══ Raw data

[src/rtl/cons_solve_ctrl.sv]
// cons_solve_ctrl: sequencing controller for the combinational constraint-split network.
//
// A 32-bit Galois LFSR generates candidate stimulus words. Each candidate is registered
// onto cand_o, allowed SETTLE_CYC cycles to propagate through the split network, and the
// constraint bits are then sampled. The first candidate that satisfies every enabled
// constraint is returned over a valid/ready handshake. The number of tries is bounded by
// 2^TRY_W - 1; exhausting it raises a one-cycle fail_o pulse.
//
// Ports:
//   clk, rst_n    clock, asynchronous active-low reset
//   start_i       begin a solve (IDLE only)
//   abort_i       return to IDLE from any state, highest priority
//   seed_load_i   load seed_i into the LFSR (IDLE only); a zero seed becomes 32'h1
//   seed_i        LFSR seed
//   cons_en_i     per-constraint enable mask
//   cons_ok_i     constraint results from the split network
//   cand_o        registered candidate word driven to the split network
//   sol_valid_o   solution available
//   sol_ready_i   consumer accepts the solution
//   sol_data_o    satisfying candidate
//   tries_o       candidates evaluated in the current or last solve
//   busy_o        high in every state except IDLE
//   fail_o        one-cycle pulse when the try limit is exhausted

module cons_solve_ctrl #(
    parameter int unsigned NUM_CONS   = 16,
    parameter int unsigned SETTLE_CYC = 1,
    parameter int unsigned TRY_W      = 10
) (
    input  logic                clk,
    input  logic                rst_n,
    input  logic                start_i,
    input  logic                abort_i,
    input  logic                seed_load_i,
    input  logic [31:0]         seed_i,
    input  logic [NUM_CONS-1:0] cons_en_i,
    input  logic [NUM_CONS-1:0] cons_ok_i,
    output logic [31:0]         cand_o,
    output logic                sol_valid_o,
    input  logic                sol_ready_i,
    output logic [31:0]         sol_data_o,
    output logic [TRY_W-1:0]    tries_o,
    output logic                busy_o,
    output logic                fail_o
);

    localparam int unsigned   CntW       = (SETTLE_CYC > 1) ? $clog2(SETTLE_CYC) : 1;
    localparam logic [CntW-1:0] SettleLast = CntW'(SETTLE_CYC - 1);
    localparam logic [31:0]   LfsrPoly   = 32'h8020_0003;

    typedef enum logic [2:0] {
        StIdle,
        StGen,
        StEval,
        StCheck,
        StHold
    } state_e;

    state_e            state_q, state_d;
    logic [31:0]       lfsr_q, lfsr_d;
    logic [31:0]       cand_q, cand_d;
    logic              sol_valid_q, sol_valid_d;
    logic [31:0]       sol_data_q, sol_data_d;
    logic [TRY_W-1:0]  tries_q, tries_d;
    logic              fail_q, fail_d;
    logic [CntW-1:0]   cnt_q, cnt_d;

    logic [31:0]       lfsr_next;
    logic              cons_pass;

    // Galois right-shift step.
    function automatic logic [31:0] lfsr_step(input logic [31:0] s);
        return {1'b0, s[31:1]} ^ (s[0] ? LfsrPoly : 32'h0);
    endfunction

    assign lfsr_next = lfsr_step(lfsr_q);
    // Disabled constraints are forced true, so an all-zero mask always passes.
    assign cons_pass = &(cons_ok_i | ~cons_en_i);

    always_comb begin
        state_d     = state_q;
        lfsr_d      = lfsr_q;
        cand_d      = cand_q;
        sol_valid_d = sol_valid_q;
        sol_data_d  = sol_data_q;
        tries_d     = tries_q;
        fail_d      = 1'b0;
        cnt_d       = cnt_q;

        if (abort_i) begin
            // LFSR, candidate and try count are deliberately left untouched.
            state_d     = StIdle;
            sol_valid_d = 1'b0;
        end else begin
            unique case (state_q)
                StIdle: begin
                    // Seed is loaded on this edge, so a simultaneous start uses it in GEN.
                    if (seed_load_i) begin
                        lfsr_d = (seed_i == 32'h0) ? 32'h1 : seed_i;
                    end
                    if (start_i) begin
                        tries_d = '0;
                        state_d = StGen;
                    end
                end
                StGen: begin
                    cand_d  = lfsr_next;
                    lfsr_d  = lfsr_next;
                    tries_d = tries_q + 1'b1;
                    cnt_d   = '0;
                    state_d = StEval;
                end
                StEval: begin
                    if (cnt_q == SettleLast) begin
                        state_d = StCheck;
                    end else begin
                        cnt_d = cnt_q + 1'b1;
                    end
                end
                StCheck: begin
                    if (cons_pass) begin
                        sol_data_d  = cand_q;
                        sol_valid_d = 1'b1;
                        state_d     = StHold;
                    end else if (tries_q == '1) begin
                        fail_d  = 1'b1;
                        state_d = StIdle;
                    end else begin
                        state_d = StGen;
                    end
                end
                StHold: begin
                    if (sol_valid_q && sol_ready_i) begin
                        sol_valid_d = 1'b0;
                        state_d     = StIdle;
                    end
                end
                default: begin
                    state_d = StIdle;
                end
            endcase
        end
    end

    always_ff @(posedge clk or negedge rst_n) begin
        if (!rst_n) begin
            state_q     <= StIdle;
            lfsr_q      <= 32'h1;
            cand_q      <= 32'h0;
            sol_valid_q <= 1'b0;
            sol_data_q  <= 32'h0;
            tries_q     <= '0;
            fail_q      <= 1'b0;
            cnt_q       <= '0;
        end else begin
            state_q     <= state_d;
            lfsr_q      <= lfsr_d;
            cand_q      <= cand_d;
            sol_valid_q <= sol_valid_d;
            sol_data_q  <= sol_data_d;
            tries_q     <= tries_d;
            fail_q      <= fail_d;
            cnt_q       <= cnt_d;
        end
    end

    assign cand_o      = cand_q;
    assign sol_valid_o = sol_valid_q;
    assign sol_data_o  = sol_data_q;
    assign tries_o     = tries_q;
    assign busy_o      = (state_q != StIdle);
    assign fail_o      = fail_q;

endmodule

════

[What needs to be done] Up to and including the line with "seed becomes 32'h1", transcribe the entries above exactly, starting from their first line.

[Completed exercise]
[src/rtl/cons_solve_ctrl.sv]
// cons_solve_ctrl: sequencing controller for the combinational constraint-split network.
//
// A 32-bit Galois LFSR generates candidate stimulus words. Each candidate is registered
// onto cand_o, allowed SETTLE_CYC cycles to propagate through the split network, and the
// constraint bits are then sampled. The first candidate that satisfies every enabled
// constraint is returned over a valid/ready handshake. The number of tries is bounded by
// 2^TRY_W - 1; exhausting it raises a one-cycle fail_o pulse.
//
// Ports:
//   clk, rst_n    clock, asynchronous active-low reset
//   start_i       begin a solve (IDLE only)
//   abort_i       return to IDLE from any state, highest priority
//   seed_load_i   load seed_i into the LFSR (IDLE only); a zero seed becomes 32'h1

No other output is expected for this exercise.